## [Activity]
Wherever a line of the records contains "holdValid", copy that line.

----- Provided information -----

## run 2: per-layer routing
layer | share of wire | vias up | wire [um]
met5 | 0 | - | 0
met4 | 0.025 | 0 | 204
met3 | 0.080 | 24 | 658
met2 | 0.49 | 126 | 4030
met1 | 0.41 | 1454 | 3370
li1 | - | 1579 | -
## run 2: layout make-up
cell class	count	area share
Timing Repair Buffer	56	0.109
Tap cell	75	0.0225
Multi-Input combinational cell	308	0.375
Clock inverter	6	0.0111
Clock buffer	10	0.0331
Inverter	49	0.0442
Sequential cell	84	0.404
$ cat src/ospuc_prescaler.sv
// Prescaler producing divided clock enables from the main system clock
`timescale 1ns/10ps
module ospuc_prescaler
#(
   parameter int STAGES = ospuc_pkg::PRESC_STAGES
)
(
   // Clock and control
   input  wire logic              clk,
   input  wire logic              rst_n,
   input  wire logic              ce,
   // Divider run request
   input  wire logic              run,
   // Divided enables, bit i pulses once per 2^(i+1) cycles
   output logic [STAGES-1:0]      divTick
);
   import ospuc_pkg::*;

   // ------------------------------------------------------------------
   // Elaboration check
   // ------------------------------------------------------------------
   if (STAGES < 1 || STAGES > 16)
   begin : g_chk
      $error("Prescaler stage count out of range");
   end

   // ------------------------------------------------------------------
   // State
   // ------------------------------------------------------------------
   typedef struct packed
   {
      logic [STAGES-1:0] cnt;  // Divide counter, held at zero while run is low
      logic [STAGES-1:0] tick; // Registered enables
   } ospuc_presc_st_t;

   ospuc_presc_st_t st_reg;  // Current state
   ospuc_presc_st_t st_next; // Next state

   logic [STAGES-1:0] cntInc; // Counter plus one
   logic [STAGES-1:0] stageHit; // Low bits all ones per stage

   assign cntInc = st_reg.cnt + {{(STAGES-1){1'b0}}, 1'b1};

   // One comparator per stage: a stage wraps when its low bits are all ones
   for (genvar i = 0; i < STAGES; i++)
   begin : g_stage
      assign stageHit[i] = &st_reg.cnt[i:0];
   end

   // Next state; counter parks at zero while the CPU is not on the main clock
   always_comb
   begin
      st_next = st_reg;
      if (run)
      begin
         st_next.cnt  = cntInc;
         st_next.tick = stageHit;
      end
      else
      begin
         st_next.cnt  = '0;
         st_next.tick = '0;
      end
   end

   // State register with synchronous reset and clock enable
   always_ff @(posedge clk)
   begin
      if (!rst_n)
         st_reg <= '0;
      else if (ce)
         st_reg <= st_next;
   end

   assign divTick = st_reg.tick;

endmodule : ospuc_prescaler
==> src/lsr_defs.vh <==
// Constants for the link status reporter: offsets, fields, resets
`ifndef LSR_DEFS_VH
`define LSR_DEFS_VH

// ------------------------------------------------------------
// Register byte offsets
// ------------------------------------------------------------
`define LSR_ADDR_W         8
`define LSR_OFF_STATUS     8'h00
`define LSR_OFF_INT_STAT   8'h04
`define LSR_OFF_INT_MASK   8'h08
`define LSR_OFF_DERR_CNT   8'h0c
`define LSR_OFF_CTRL       8'h10

// ------------------------------------------------------------
// Status bus field positions
// ------------------------------------------------------------
`define LSR_ST_W           16
`define LSR_BIT_LINK_UP    0
`define LSR_BIT_CAT_ERR    1
`define LSR_BIT_LINK_ERR   2
`define LSR_BIT_DATA_ERR   3
`define LSR_BIT_OVERSIZE   4
`define LSR_BIT_MRST       5

// ------------------------------------------------------------
// Event, control fields and reset values
// ------------------------------------------------------------
`define LSR_EV_W           5
`define LSR_CTRL_RESTART   0
`define LSR_INT_MASK_RST   5'h00
`define LSR_CTRL_RST       1'h1
`define LSR_CNT_W          16

`endif

==> src/lsr_status.v <==
// Link status reporter: status bus, crossings, event interrupt regs
`timescale 1ns/1ps
`include "lsr_defs.vh"

module lsr_status
#(
  parameter PRIO_PORT_EN   = 1,
  parameter PRIO_SIZE_TEST = 1
)
(
  input  wire                   MCLK,
  input  wire                   RST_N,
  // Recovered-domain indications
  input  wire                   LINK_UP_RX,
  input  wire                   CAT_ERR_RX,
  input  wire                   LINK_ERR_TGL_RX,
  input  wire                   DATA_ERR_TGL_RX,
  // System-domain oversize detect pulse
  input  wire                   OVERSIZE_DET,
  // Master reset pin, asynchronous to MCLK
  input  wire                   MASTER_RESET_LOW,
  // Register port
  input  wire [`LSR_ADDR_W-1:0] REG_ADDR,
  input  wire [31:0]            REG_WDATA,
  input  wire                   REG_WR,
  input  wire                   REG_RD,
  output wire [31:0]            REG_RDATA,
  // Status and system outputs
  output wire [`LSR_ST_W-1:0]   STATUS_PORT,
  output wire                   LINK_RESTART,
  output wire                   IRQ
);

  // ------------------------------------------------------------
  // Address decode
  // ------------------------------------------------------------

  // Shared decode for reads and writes
  function hit;
    input [`LSR_ADDR_W-1:0] a;
    input [`LSR_ADDR_W-1:0] off;
    begin
      hit = (a == off);
    end
  endfunction

  // ------------------------------------------------------------
  // Level crossings
  // ------------------------------------------------------------
  reg  lu_s1_q;
  reg  lu_s2_q;
  reg  mr_s1_q;
  reg  mr_s2_q;

  // Only the second flop is read; the first may go metastable
  // link up sync
  always @(posedge MCLK)
  begin
    if (!RST_N)
    begin
      lu_s1_q <= 1'b0;
      lu_s2_q <= 1'b0;
    end
    else
    begin
      lu_s1_q <= LINK_UP_RX;
      lu_s2_q <= lu_s1_q;
    end
  end

  always @(posedge MCLK)
  begin
    if (!RST_N)
    begin
      mr_s1_q <= 1'b0;
      mr_s2_q <= 1'b0;
    end
    else
    begin
      mr_s1_q <= MASTER_RESET_LOW;
      mr_s2_q <= mr_s1_q;
    end
  end

  // ------------------------------------------------------------
  // Catastrophic error capture
  // ------------------------------------------------------------
  reg  cat_q;

  // The condition is permanent, so a rare metastable first cycle
  // settles before anyone can act on it.
  // single capture flop
  always @(posedge MCLK)
  begin
    if (!RST_N)
      cat_q <= 1'b0;
    else
      cat_q <= CAT_ERR_RX;
  end

  // ------------------------------------------------------------
  // Pulse crossings by toggle
  // ------------------------------------------------------------
  reg  [2:0] le_sync_q;
  reg  [2:0] de_sync_q;
  reg        le_pulse_q;
  reg        de_pulse_q;

  // Toggles from the recovered side; two toggles inside one
  // MCLK sample window cancel, which is why pulses may merge.
  // toggle handshake
  always @(posedge MCLK)
  begin
    if (!RST_N)
    begin
      le_sync_q <= 3'h0;
      de_sync_q <= 3'h0;
    end
    else
    begin
      le_sync_q <= {le_sync_q[1:0], LINK_ERR_TGL_RX};
      de_sync_q <= {de_sync_q[1:0], DATA_ERR_TGL_RX};
    end
  end

  always @(posedge MCLK)
  begin
    if (!RST_N)
    begin
      le_pulse_q <= 1'b0;
      de_pulse_q <= 1'b0;
    end
    else
    begin
      le_pulse_q <= le_sync_q[1] ^ le_sync_q[2];
      de_pulse_q <= de_sync_q[1] ^ de_sync_q[2];
    end
  end

  // ------------------------------------------------------------
  // Oversize discard indication
  // ------------------------------------------------------------
  localparam OV_EN = (PRIO_PORT_EN != 0) && (PRIO_SIZE_TEST != 0);
  reg  ov_q;

  always @(posedge MCLK)
  begin
    if (!RST_N)
      ov_q <= 1'b0;
    else
      ov_q <= OV_EN ? OVERSIZE_DET : 1'b0;
  end

  // ------------------------------------------------------------
  // Status bus assembly
  // ------------------------------------------------------------
  wire [`LSR_ST_W-1:0] status_w;

  // Every bit from a flop or tied to zero, so observers never see a glitch
  // local state only
  assign status_w = {10'h000, mr_s2_q, ov_q, de_pulse_q, le_pulse_q,
                     cat_q, lu_s2_q};
  assign STATUS_PORT = status_w;

  // ------------------------------------------------------------
  // Control register and link restart
  // ------------------------------------------------------------
  reg  ctrl_q;
  reg  restart_q;
  wire wr_ctrl;

  assign wr_ctrl = REG_WR && hit(REG_ADDR, `LSR_OFF_CTRL);

  // Restart enable; software may hold it off for debug
  always @(posedge MCLK)
  begin
    if (!RST_N)
      ctrl_q <= `LSR_CTRL_RST;
    else if (wr_ctrl)
      ctrl_q <= REG_WDATA[`LSR_CTRL_RESTART];
  end

  // Request only; the link itself is restarted outside
  // restart on link error
  always @(posedge MCLK)
  begin
    if (!RST_N)
      restart_q <= 1'b0;
    else
      restart_q <= ctrl_q & le_pulse_q;
  end

  assign LINK_RESTART = restart_q;

  // ------------------------------------------------------------
  // Data error counter
  // ------------------------------------------------------------
  reg  [`LSR_CNT_W-1:0] derr_cnt_q;
  reg  [`LSR_CNT_W-1:0] derr_cnt_d;
  wire                  wr_cnt;

  assign wr_cnt = REG_WR && hit(REG_ADDR, `LSR_OFF_DERR_CNT);

  // rate hint only
  // Saturating; an error in the clearing cycle counts as one
  always @*
  begin
    derr_cnt_d = derr_cnt_q;
    if (wr_cnt)
      derr_cnt_d = {{(`LSR_CNT_W-1){1'b0}}, de_pulse_q};
    else if (de_pulse_q && (derr_cnt_q != {`LSR_CNT_W{1'b1}}))
      derr_cnt_d = derr_cnt_q + 1'b1;
  end

  always @(posedge MCLK)
  begin
    if (!RST_N)
      derr_cnt_q <= {`LSR_CNT_W{1'b0}};
    else
      derr_cnt_q <= derr_cnt_d;
  end

  // ------------------------------------------------------------
  // Interrupt status and mask
  // ------------------------------------------------------------
  reg  [`LSR_EV_W-1:0] ist_q;
  reg  [`LSR_EV_W-1:0] ist_d;
  reg  [`LSR_EV_W-1:0] imask_q;
  reg                  lu_prev_q;
  reg                  cat_prev_q;
  wire [`LSR_EV_W-1:0] ev_w;
  wire                 wr_ist;
  wire                 wr_imask;

  assign wr_ist   = REG_WR && hit(REG_ADDR, `LSR_OFF_INT_STAT);
  assign wr_imask = REG_WR && hit(REG_ADDR, `LSR_OFF_INT_MASK);

  // Edge history for level-type events
  always @(posedge MCLK)
  begin
    if (!RST_N)
    begin
      lu_prev_q  <= 1'b0;
      cat_prev_q <= 1'b0;
    end
    else
    begin
      lu_prev_q  <= lu_s2_q;
      cat_prev_q <= cat_q;
    end
  end

  // Events: link up rise, catastrophic rise, link, data, oversize
  assign ev_w = {ov_q, de_pulse_q, le_pulse_q,
                 cat_q & ~cat_prev_q, lu_s2_q & ~lu_prev_q};

  // Set beats a write-one-to-clear in the same cycle
  always @*
  begin
    ist_d = ist_q;
    if (wr_ist)
      ist_d = ist_q & ~REG_WDATA[`LSR_EV_W-1:0];
    ist_d = ist_d | ev_w;
  end

  always @(posedge MCLK)
  begin
    if (!RST_N)
    begin
      ist_q   <= {`LSR_EV_W{1'b0}};
      imask_q <= `LSR_INT_MASK_RST;
    end
    else
    begin
      ist_q <= ist_d;
      if (wr_imask)
        imask_q <= REG_WDATA[`LSR_EV_W-1:0];
    end
  end

  // Level interrupt, high while any enabled bit is pending
  assign IRQ = |(ist_q & imask_q);

  // ------------------------------------------------------------
  // Read port
  // ------------------------------------------------------------
  reg  [31:0] rdata_q;
  reg  [31:0] rdata_d;

  // Unmapped addresses read as zero
  always @*
  begin
    rdata_d = 32'h0000_0000;
    if (hit(REG_ADDR, `LSR_OFF_STATUS))
      rdata_d = {16'h0000, status_w};
    else if (hit(REG_ADDR, `LSR_OFF_INT_STAT))
      rdata_d = {27'h0000000, ist_q};
    else if (hit(REG_ADDR, `LSR_OFF_INT_MASK))
      rdata_d = {27'h0000000, imask_q};
    else if (hit(REG_ADDR, `LSR_OFF_DERR_CNT))
      rdata_d = {16'h0000, derr_cnt_q};
    else if (hit(REG_ADDR, `LSR_OFF_CTRL))
      rdata_d = {31'h00000000, ctrl_q};
  end

  // Zero otherwise, so a late sample cannot pick up stale data
  // Data held only in the cycle after the strobe
  always @(posedge MCLK)
  begin
    if (!RST_N)
      rdata_q <= 32'h0000_0000;
    else if (REG_RD)
      rdata_q <= rdata_d;
    else
      rdata_q <= 32'h0000_0000;
  end

  assign REG_RDATA = rdata_q;

endmodule
**src/design/mtop_pkg.sv**
```systemverilog
// package for the masked timed output port
package mtop_pkg;
  localparam int unsigned PIN_COUNT = 12;
  localparam int unsigned HOLD_W = 16;
  localparam int unsigned CLK_HZ = 10_000_000;
  localparam int unsigned HOLD_UNIT_S = 1;
  localparam int unsigned TICK_CYCLES = CLK_HZ * HOLD_UNIT_S;
  localparam int unsigned PRE_W = 24;
  localparam logic [PIN_COUNT-1:0] PINS_RESET = 12'h000;
  localparam logic [HOLD_W-1:0] HOLD_ZERO = 16'h0000;
  localparam logic [HOLD_W-1:0] HOLD_ONE = 16'h0001;

  typedef logic [PIN_COUNT-1:0] mtop_pins_t;

  typedef struct packed {
    mtop_pins_t lineMask;
    logic level;
    logic holdValid;
    logic [HOLD_W-1:0] holdSeconds;
  } mtop_cmd_s;
endpackage

```
**src/design/mtop_masked_output.sv**
```systemverilog
// masked output port with optional timed reversal per pin
`timescale 1ns/1ps
module mtop_masked_output
  import mtop_pkg::*;
#(
  parameter int unsigned TickCycles = TICK_CYCLES
)
(
  input wire logic sys_clk,
  input wire logic nrst,
  input wire logic cmdValid,
  input wire mtop_cmd_s cmdIn,
  output logic cmdReady,
  output mtop_pins_t pinOut,
  output mtop_pins_t holdActive
);

  typedef enum logic {
    PIN_STEADY,
    PIN_TIMED
  } mtop_mode_e;

  // the tick rate is a parameter so that a bench can run the same logic fast
  localparam logic [PRE_W-1:0] PRE_LAST = PRE_W'(TickCycles - 1);
  localparam logic [PRE_W-1:0] PRE_ZERO = PRE_W'(0);
  localparam logic [PRE_W-1:0] PRE_STEP = PRE_W'(1);

  logic cmdTaken;
  logic secTick;
  logic [PRE_W-1:0] preCount_q;
  logic [PRE_W-1:0] preCount_d;

  mtop_pins_t cmdMask;
  logic cmdLevel;
  logic [HOLD_W-1:0] cmdHold;
  mtop_mode_e cmdMode;

  mtop_pins_t pins_q;
  wire mtop_pins_t holdPending;
  logic [HOLD_W-1:0] remain_q [PIN_COUNT];

  // the strobe qualified by the mask bit of pin idx; bit 0 is pin 1
  function automatic logic pin_selected(
    input logic strobe,
    input mtop_pins_t mask,
    input int unsigned idx
  );
    logic hit;
    hit = strobe && mask[idx];
    return hit;
  endfunction

  // zero seconds with a hold asked for acts as a continuous level
  function automatic logic hold_armed(
    input mtop_cmd_s cmd
  );
    logic armed;
    armed = cmd.holdValid && (cmd.holdSeconds != HOLD_ZERO);
    return armed;
  endfunction

  // mode a selected pin enters after a command
  function automatic mtop_mode_e mode_after(
    input mtop_cmd_s cmd
  );
    mtop_mode_e mode;
    mode = hold_armed(cmd) ? PIN_TIMED : PIN_STEADY;
    return mode;
  endfunction

  // true on the tick that ends a hold
  function automatic logic hold_last(
    input logic [HOLD_W-1:0] remain
  );
    logic last;
    last = (remain == HOLD_ONE);
    return last;
  endfunction

  // one second less of a hold
  function automatic logic [HOLD_W-1:0] hold_step(
    input logic [HOLD_W-1:0] remain
  );
    logic [HOLD_W-1:0] next;
    next = remain - HOLD_ONE;
    return next;
  endfunction

  // last count of the prescaler, where the one-second tick fires
  function automatic logic pre_wrapped(
    input logic [PRE_W-1:0] count
  );
    logic wrapped;
    wrapped = (count == PRE_LAST);
    return wrapped;
  endfunction

  // commands are taken every cycle, so no queue is needed
  assign cmdReady = 1'b1;
  assign cmdTaken = cmdValid && cmdReady;
  assign pinOut = pins_q;
  assign holdActive = holdPending;

  // command fields pulled out once and shared by every pin
  assign cmdMask = cmdIn.lineMask;
  assign cmdLevel = cmdIn.level;
  assign cmdHold = cmdIn.holdSeconds;
  assign cmdMode = mode_after(cmdIn);

  // free running, so the first second of a hold may be short by up to TickCycles - 1 clock cycles
  always_comb begin
    preCount_d = preCount_q + PRE_STEP;
    if (pre_wrapped(preCount_q)) begin
      preCount_d = PRE_ZERO;
    end
  end

  always_ff @(posedge sys_clk) begin
    if (!nrst) begin
      preCount_q <= PRE_ZERO;
    end else begin
      preCount_q <= preCount_d;
    end
  end

  assign secTick = pre_wrapped(preCount_q);

  genvar i;
  generate
    for (i = 0; i < PIN_COUNT; i++) begin : g_pin
      logic sel;
      logic last;
      mtop_mode_e mode_q;
      mtop_mode_e mode_d;
      logic level_d;
      logic [HOLD_W-1:0] remain_d;

      assign sel = pin_selected(cmdTaken, cmdMask, i);
      assign last = secTick && hold_last(remain_q[i]);
      assign holdPending[i] = (mode_q == PIN_TIMED);

      // a command on the edge of a reversal wins, so a fresh level is never lost
      always_comb begin
        mode_d = mode_q;
        case (mode_q)
          PIN_STEADY: begin
            if (sel) begin
              mode_d = cmdMode;
            end
          end
          PIN_TIMED: begin
            if (sel) begin
              mode_d = cmdMode;
            end else if (last) begin
              mode_d = PIN_STEADY;
            end
          end
          default: begin
            mode_d = PIN_STEADY;
          end
        endcase
      end

      always_comb begin
        level_d = pins_q[i];
        case (mode_q)
          PIN_STEADY: begin
            if (sel) begin
              level_d = cmdLevel;
            end
          end
          PIN_TIMED: begin
            if (sel) begin
              level_d = cmdLevel;
            end else if (last) begin
              level_d = ~pins_q[i];
            end
          end
          default: begin
            level_d = pins_q[i];
          end
        endcase
      end

      always_comb begin
        remain_d = remain_q[i];
        case (mode_q)
          PIN_STEADY: begin
            if (sel) begin
              remain_d = cmdHold;
            end
          end
          PIN_TIMED: begin
            if (sel) begin
              remain_d = cmdHold;
            end else if (secTick) begin
              remain_d = hold_step(remain_q[i]);
            end
          end
          default: begin
            remain_d = HOLD_ZERO;
          end
        endcase
      end

      always_ff @(posedge sys_clk) begin
        if (!nrst) begin
          pins_q[i] <= PINS_RESET[i];
        end else begin
          pins_q[i] <= level_d;
        end
      end

      always_ff @(posedge sys_clk) begin
        if (!nrst) begin
          mode_q <= PIN_STEADY;
        end else begin
          mode_q <= mode_d;
        end
      end

      always_ff @(posedge sys_clk) begin
        if (!nrst) begin
          remain_q[i] <= HOLD_ZERO;
        end else begin
          remain_q[i] <= remain_d;
        end
      end
    end
  endgenerate
endmodule

```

-----

## [Solution]
    logic holdValid;
    armed = cmd.holdValid && (cmd.holdSeconds != HOLD_ZERO);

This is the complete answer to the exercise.